● About this task: Check each line of the listing, and copy it if it contains the word "repair".
** Opening Data extract block **
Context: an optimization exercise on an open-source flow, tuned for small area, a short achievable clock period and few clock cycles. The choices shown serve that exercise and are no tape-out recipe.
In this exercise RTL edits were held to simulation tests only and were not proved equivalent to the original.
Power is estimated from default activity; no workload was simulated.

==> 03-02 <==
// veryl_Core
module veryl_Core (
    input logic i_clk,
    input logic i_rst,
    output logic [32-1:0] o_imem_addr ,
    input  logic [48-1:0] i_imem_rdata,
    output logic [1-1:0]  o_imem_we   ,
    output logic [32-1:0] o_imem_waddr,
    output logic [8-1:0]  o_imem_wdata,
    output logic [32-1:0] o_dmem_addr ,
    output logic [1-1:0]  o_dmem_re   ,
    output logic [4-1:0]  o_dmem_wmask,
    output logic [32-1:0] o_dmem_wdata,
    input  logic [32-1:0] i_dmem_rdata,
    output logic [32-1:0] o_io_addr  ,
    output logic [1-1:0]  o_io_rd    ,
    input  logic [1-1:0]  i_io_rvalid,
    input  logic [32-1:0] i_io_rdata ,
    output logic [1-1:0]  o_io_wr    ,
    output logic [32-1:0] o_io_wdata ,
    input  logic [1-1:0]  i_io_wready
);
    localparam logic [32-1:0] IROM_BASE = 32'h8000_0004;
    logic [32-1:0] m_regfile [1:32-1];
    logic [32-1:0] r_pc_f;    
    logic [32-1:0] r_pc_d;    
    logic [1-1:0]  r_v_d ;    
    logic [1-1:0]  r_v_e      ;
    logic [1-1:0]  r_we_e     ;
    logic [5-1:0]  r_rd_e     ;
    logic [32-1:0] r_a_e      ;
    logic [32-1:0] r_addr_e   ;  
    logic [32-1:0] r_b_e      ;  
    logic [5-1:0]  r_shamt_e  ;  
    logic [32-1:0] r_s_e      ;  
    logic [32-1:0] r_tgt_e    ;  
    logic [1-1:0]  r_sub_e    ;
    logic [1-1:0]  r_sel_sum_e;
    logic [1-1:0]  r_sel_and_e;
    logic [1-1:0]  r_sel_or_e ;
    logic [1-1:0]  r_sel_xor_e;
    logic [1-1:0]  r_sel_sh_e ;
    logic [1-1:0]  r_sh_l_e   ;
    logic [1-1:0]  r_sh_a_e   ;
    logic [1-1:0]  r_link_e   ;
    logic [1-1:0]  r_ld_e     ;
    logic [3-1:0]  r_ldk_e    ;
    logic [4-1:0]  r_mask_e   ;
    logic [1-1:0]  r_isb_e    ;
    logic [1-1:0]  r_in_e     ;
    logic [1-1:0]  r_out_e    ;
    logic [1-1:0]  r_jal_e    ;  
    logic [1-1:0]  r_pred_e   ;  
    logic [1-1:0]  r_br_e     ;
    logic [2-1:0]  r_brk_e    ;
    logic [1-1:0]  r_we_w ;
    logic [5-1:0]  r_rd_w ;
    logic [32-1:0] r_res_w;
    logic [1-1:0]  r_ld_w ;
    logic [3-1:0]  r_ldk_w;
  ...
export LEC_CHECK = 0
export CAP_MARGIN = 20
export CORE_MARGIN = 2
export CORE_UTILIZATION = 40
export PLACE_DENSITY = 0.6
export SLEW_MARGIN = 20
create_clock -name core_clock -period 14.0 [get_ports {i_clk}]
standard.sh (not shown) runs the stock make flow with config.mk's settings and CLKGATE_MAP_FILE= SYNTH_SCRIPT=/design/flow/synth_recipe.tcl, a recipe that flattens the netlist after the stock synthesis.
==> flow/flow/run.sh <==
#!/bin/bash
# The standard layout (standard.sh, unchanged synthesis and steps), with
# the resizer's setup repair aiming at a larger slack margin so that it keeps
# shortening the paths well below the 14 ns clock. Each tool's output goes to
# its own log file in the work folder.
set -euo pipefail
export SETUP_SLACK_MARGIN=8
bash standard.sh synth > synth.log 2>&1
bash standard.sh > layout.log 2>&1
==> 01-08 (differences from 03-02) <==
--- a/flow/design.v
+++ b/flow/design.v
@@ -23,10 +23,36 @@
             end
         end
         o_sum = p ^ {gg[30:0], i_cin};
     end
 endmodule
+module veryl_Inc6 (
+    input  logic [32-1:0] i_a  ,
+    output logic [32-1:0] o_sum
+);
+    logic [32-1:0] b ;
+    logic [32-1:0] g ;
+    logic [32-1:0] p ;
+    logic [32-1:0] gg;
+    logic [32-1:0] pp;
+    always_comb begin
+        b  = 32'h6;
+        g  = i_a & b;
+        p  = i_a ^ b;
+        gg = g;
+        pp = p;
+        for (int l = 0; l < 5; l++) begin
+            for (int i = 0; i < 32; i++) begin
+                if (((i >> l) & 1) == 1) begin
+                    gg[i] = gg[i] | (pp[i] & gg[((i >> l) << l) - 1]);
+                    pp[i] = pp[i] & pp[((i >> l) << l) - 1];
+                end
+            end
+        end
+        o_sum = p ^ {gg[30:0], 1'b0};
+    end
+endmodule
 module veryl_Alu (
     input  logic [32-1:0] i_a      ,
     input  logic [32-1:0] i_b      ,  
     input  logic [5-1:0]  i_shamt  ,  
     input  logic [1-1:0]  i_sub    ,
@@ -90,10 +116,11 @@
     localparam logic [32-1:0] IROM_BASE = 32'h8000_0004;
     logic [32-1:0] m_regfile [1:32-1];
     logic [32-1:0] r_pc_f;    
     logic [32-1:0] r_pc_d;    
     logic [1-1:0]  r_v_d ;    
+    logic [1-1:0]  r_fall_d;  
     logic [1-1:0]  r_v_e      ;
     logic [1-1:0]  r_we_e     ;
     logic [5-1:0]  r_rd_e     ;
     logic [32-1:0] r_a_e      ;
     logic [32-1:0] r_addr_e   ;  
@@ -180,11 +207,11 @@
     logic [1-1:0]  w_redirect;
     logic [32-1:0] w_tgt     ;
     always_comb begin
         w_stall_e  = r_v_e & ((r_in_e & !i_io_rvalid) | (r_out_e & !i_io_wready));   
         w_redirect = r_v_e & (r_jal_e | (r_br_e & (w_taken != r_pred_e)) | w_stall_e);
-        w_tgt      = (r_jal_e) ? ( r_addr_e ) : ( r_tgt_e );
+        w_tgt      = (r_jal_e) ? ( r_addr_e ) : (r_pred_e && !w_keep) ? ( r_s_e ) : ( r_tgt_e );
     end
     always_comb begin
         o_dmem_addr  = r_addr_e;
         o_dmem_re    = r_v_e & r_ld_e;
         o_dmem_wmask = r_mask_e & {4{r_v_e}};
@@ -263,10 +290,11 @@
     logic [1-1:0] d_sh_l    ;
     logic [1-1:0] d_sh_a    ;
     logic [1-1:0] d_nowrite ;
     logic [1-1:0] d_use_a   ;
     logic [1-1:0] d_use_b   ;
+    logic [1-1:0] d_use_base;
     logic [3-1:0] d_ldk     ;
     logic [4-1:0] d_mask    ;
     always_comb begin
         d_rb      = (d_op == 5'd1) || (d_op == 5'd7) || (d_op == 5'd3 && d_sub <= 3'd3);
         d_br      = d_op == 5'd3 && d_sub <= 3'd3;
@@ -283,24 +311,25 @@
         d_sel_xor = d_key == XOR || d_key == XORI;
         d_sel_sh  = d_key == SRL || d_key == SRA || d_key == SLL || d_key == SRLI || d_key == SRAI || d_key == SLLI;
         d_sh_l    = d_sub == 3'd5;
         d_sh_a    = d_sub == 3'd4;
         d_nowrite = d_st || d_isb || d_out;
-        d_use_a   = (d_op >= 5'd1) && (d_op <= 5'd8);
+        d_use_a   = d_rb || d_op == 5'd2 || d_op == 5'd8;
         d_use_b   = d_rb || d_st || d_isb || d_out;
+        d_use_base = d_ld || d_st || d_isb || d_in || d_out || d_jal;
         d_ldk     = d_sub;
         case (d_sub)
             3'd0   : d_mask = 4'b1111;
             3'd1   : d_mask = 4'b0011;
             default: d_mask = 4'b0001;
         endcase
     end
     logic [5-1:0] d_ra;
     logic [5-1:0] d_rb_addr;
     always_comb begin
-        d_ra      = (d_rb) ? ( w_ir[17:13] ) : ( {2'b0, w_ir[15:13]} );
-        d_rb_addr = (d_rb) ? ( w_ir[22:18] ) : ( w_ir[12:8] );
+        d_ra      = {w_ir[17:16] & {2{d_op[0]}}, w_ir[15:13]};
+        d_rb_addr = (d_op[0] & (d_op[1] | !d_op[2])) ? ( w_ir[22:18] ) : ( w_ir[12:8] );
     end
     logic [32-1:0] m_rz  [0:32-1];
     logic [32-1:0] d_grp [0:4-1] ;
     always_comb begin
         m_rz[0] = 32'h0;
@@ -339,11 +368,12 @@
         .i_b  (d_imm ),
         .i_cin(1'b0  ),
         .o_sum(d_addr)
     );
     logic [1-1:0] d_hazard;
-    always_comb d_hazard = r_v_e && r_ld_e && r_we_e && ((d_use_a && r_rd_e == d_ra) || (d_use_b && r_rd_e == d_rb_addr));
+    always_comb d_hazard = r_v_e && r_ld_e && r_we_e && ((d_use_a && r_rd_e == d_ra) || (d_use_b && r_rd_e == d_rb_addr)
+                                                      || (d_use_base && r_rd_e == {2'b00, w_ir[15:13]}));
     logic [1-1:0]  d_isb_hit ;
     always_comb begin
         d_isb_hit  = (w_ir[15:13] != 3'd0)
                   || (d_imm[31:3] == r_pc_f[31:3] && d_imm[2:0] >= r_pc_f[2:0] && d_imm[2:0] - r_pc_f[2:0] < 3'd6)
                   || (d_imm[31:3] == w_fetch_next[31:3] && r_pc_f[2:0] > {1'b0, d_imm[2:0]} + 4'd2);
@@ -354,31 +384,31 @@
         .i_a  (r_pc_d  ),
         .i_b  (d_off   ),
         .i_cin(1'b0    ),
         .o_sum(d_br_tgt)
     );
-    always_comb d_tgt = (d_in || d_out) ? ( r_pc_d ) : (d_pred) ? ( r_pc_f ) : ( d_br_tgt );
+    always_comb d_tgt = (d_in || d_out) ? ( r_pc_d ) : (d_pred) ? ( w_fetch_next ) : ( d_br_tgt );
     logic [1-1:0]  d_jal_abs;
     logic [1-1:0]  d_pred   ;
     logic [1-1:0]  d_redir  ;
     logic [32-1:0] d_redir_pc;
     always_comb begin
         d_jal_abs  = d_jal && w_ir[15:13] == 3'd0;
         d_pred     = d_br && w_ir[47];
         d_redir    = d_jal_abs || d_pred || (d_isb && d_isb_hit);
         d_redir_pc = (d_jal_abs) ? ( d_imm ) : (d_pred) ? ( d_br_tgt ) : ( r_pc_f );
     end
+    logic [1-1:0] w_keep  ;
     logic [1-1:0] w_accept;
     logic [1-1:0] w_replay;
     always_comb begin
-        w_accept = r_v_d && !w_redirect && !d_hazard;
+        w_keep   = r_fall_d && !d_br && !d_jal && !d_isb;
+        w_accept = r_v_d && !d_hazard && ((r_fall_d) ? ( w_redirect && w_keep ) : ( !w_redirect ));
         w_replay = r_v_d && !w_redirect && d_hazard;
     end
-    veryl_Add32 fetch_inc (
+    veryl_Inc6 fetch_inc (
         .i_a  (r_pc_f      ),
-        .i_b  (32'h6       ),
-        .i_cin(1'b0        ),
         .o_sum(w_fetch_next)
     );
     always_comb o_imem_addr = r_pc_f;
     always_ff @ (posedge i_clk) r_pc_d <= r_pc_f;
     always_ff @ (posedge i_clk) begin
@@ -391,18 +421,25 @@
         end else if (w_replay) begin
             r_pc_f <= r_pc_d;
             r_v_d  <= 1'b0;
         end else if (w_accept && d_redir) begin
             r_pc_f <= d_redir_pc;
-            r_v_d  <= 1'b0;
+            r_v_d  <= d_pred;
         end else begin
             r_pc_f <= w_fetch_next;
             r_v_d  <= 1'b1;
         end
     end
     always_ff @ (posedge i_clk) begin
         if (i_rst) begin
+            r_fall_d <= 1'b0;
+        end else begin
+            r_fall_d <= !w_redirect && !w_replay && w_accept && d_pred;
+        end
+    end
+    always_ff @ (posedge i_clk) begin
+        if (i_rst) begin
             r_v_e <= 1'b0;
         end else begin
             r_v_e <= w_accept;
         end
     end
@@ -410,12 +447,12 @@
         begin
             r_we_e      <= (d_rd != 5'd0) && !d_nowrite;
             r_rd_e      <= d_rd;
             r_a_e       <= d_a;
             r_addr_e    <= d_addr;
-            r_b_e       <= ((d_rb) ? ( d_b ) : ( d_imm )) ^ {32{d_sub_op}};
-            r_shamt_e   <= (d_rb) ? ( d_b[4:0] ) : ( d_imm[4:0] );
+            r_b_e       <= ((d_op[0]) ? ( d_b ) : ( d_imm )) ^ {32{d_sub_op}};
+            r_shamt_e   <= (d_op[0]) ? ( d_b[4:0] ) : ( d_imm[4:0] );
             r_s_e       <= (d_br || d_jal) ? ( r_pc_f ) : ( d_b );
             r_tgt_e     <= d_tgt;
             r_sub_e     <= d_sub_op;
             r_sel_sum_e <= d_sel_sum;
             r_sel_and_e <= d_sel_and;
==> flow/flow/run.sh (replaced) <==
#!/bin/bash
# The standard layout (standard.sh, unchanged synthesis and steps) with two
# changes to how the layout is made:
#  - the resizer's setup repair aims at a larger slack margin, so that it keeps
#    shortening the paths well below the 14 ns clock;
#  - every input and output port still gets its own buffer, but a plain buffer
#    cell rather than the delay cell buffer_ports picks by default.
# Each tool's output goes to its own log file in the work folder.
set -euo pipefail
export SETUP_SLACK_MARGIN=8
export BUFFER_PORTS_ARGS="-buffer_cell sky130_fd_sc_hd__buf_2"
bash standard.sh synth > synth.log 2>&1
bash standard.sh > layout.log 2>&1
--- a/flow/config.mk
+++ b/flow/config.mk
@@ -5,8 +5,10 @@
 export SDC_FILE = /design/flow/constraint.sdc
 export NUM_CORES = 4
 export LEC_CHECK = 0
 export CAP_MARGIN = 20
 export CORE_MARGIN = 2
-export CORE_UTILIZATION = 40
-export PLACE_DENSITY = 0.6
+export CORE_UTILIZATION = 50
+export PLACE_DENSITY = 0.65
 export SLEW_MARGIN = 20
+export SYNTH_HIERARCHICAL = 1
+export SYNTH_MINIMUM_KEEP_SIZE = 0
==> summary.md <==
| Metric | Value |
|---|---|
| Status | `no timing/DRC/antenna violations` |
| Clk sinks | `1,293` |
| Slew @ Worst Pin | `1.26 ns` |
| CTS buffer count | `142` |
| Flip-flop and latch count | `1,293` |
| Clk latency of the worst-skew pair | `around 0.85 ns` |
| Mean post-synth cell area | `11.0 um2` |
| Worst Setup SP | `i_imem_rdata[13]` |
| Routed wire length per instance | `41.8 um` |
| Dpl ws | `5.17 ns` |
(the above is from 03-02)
** Closing Data extract block **
● Result:
# the resizer's setup repair aiming at a larger slack margin so that it keeps
#  - the resizer's setup repair aims at a larger slack margin, so that it keeps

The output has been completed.